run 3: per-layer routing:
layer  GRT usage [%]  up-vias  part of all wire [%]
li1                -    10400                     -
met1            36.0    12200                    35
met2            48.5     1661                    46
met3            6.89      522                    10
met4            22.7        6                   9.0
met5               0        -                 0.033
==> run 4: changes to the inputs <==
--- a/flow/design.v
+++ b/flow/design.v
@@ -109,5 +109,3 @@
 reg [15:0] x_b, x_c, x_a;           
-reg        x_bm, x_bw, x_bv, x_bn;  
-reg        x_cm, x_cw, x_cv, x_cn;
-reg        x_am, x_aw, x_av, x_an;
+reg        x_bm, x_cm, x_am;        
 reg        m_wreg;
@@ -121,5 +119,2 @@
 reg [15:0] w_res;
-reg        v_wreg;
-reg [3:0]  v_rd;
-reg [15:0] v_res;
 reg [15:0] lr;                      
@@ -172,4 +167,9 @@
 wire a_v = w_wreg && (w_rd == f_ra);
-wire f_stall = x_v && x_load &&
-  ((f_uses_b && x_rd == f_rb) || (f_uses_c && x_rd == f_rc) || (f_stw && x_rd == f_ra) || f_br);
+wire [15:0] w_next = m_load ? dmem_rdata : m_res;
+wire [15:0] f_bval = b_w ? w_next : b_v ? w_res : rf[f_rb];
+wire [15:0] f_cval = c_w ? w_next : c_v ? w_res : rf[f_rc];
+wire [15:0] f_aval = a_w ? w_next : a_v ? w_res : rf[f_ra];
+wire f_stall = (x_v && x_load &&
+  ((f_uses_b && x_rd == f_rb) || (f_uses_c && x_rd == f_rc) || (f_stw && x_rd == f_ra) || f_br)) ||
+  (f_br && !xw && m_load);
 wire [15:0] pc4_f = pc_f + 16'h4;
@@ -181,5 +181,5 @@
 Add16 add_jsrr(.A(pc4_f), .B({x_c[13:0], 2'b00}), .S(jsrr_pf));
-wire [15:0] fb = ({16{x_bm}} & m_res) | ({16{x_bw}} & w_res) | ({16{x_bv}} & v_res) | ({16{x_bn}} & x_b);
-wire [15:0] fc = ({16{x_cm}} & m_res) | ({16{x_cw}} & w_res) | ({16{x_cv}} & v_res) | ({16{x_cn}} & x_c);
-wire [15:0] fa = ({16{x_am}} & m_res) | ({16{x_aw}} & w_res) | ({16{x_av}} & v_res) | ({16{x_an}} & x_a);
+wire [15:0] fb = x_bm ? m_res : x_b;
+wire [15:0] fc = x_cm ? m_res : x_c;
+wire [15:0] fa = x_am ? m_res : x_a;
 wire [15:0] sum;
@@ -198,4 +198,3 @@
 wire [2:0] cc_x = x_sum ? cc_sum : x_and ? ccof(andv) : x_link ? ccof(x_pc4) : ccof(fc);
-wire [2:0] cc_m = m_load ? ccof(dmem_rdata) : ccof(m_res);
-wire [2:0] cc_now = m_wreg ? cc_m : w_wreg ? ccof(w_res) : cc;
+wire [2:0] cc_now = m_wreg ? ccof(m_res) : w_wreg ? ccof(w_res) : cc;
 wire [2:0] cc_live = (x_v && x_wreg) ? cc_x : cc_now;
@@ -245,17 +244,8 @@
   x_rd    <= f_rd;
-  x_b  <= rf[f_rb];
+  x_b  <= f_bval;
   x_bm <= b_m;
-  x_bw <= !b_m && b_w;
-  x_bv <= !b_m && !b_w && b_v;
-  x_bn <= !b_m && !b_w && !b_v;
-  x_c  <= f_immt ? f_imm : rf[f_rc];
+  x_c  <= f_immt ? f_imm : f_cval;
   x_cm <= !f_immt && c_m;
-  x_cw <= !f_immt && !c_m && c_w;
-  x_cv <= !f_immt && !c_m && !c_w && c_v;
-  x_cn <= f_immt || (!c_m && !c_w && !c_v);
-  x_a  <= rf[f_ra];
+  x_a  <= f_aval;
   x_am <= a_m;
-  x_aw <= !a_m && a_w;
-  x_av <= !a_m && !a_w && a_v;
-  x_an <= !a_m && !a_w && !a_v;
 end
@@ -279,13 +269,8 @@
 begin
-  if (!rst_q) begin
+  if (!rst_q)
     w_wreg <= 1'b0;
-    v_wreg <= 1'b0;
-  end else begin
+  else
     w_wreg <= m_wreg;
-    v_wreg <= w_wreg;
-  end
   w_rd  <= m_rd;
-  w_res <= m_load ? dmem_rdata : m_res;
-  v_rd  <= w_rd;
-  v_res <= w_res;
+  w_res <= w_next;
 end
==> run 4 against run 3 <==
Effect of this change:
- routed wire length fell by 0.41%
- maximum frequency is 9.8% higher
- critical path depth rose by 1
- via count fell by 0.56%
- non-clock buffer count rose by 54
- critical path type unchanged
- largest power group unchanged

* _EXERCISE AIM_:
What you give back should be exactly the lines of the data above from the line with "m_res : x_c;" through the line with "if (!rst_q) begin", both of those included, and nothing more.

* _RESPONSE_:
+wire [15:0] fc = x_cm ? m_res : x_c;
+wire [15:0] fa = x_am ? m_res : x_a;
 wire [15:0] sum;
@@ -198,4 +198,3 @@
 wire [2:0] cc_x = x_sum ? cc_sum : x_and ? ccof(andv) : x_link ? ccof(x_pc4) : ccof(fc);
-wire [2:0] cc_m = m_load ? ccof(dmem_rdata) : ccof(m_res);
-wire [2:0] cc_now = m_wreg ? cc_m : w_wreg ? ccof(w_res) : cc;
+wire [2:0] cc_now = m_wreg ? ccof(m_res) : w_wreg ? ccof(w_res) : cc;
 wire [2:0] cc_live = (x_v && x_wreg) ? cc_x : cc_now;
@@ -245,17 +244,8 @@
   x_rd    <= f_rd;
-  x_b  <= rf[f_rb];
+  x_b  <= f_bval;
   x_bm <= b_m;
-  x_bw <= !b_m && b_w;
-  x_bv <= !b_m && !b_w && b_v;
-  x_bn <= !b_m && !b_w && !b_v;
-  x_c  <= f_immt ? f_imm : rf[f_rc];
+  x_c  <= f_immt ? f_imm : f_cval;
   x_cm <= !f_immt && c_m;
-  x_cw <= !f_immt && !c_m && c_w;
-  x_cv <= !f_immt && !c_m && !c_w && c_v;
-  x_cn <= f_immt || (!c_m && !c_w && !c_v);
-  x_a  <= rf[f_ra];
+  x_a  <= f_aval;
   x_am <= a_m;
-  x_aw <= !a_m && a_w;
-  x_av <= !a_m && !a_w && a_v;
-  x_an <= !a_m && !a_w && !a_v;
 end
@@ -279,13 +269,8 @@
 begin
-  if (!rst_q) begin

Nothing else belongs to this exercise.